In summary, our data point to both histological and cellular changes occurring in diabetic patients that compound to reduce contractility, and Ca2+ signalling. What the mechanistic trigger for this is remains to be investigated in further studies. In particular, the role of changes in insulin receptors and protein glycosylation should be examined.

The impact of diabetes on labour outcome

Studies worldwide have shown a much higher CS rate in diabetic compared with non-diabetic patients [24]. Although fetal distress, macrosomia and obesity may contribute to this increased emergency CS rate, prolonged labour and failed induction of labour accounted for 51% of emergency CS [6]. Therefore, poor myometrial contractility has been suggested as an important factor in diabetic pregnancies, and our data support this conclusion. Before discussing the implications further, we will first discuss some aspects of our patient data.

Our data are based on 40 diabetic myometrial biopsies. With any study of human disease there will be confounding factors and complications, and in diabetes factors such as obesity can complicate interpretation.
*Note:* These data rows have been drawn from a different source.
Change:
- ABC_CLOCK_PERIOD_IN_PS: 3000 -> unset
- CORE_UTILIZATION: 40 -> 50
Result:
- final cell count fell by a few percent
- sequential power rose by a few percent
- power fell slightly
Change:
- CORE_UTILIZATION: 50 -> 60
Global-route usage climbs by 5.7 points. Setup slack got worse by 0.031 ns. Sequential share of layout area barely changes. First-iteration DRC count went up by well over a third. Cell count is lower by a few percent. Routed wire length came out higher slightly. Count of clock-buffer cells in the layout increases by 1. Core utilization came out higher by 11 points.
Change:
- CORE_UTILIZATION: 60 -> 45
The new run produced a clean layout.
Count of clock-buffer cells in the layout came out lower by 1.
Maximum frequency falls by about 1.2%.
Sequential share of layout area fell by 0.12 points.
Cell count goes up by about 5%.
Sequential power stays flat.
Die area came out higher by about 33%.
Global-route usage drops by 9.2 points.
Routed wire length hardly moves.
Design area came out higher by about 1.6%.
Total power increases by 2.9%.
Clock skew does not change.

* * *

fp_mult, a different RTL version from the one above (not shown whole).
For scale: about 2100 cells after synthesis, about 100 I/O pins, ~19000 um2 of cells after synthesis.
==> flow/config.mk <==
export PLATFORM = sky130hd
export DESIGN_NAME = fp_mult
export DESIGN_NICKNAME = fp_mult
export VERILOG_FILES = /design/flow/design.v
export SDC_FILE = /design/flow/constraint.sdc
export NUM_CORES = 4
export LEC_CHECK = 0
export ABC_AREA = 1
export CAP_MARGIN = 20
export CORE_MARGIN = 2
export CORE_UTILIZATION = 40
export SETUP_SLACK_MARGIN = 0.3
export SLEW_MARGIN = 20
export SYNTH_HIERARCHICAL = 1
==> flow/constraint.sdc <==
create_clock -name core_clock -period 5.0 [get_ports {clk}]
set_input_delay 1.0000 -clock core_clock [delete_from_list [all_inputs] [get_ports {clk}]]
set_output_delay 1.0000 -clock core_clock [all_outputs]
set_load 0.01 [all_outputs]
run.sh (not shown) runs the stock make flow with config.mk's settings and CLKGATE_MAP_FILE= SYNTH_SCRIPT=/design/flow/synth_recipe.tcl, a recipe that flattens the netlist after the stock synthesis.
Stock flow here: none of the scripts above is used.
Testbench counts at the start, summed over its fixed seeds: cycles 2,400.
However, as shown, there were no significant differences in median age, parity, BMI or birthweight between our groups and our data remained significant when confounders were analysed. We also found that the difference held when method of control of glucose was examined; contraction was reduced in both the insulin patients and those exercising dietary control. Thus, we conclude that it is the diabetic environment that is responsible for the reductions in force we have found.

This impaired contractility, if translated in vivo would lead to poor labour contractions and failure to progress. This, in turn, would be an indication for CS and thus our findings help explain the increased rate of CS in diabetic patients. As we have shown, this impairment persists even with oxytocin stimulation and may help explain why progress in labour may remain poor in diabetic patients, even when oxytocin is administered. Diabetic patients also experience a higher rate of failed labour induction than non-diabetic patients [6]. Although the reasons for this are unknown, we suggest that the poorer contractility in diabetic patients will play a role, although other endocrinological changes such as oestrogen levels cannot be excluded. Nationally and internationally, clinical management of diabetic labours (induction of labour or oxytocin augmentation) is non-specific, that is exactly the same as in non-diabetic patients. Dosages of oxytocin are only altered depending on parity or a history of a previous Caesarean section. Pursuant to our extensive laboratory data, we suggest that all diabetic labours should be considered a unique entity and require a different approach compared with non-diabetic patients. We hypothesise that a higher dosage increment or a longer duration of oxytocin may be required in diabetic labours to counteract the inherent poor uterine contractility, although any adverse outcomes of using higher dosages of oxytocin would need to be considered. We are aware of an ongoing study (HOLDS, www.holds.bham.ac.uk) that is examining the role of higher doses of oxytocin for augmentation in non-diabetic patients. Such augmentation measures may reduce the number of failed inductions as well as the number of women having poor progress in labour.

In conclusion, our data give insight into the effects of diabetes on human myometrium. This is the first study to investigate contractile activity—including that induced by oxytocin. Our findings that, irrespective of the mechanism generating contractions, there is a deficit in force compared with non-diabetic patients adds to the clinical data suggesting that poor myometrial contractility may be an important factor in diabetic pregnancies.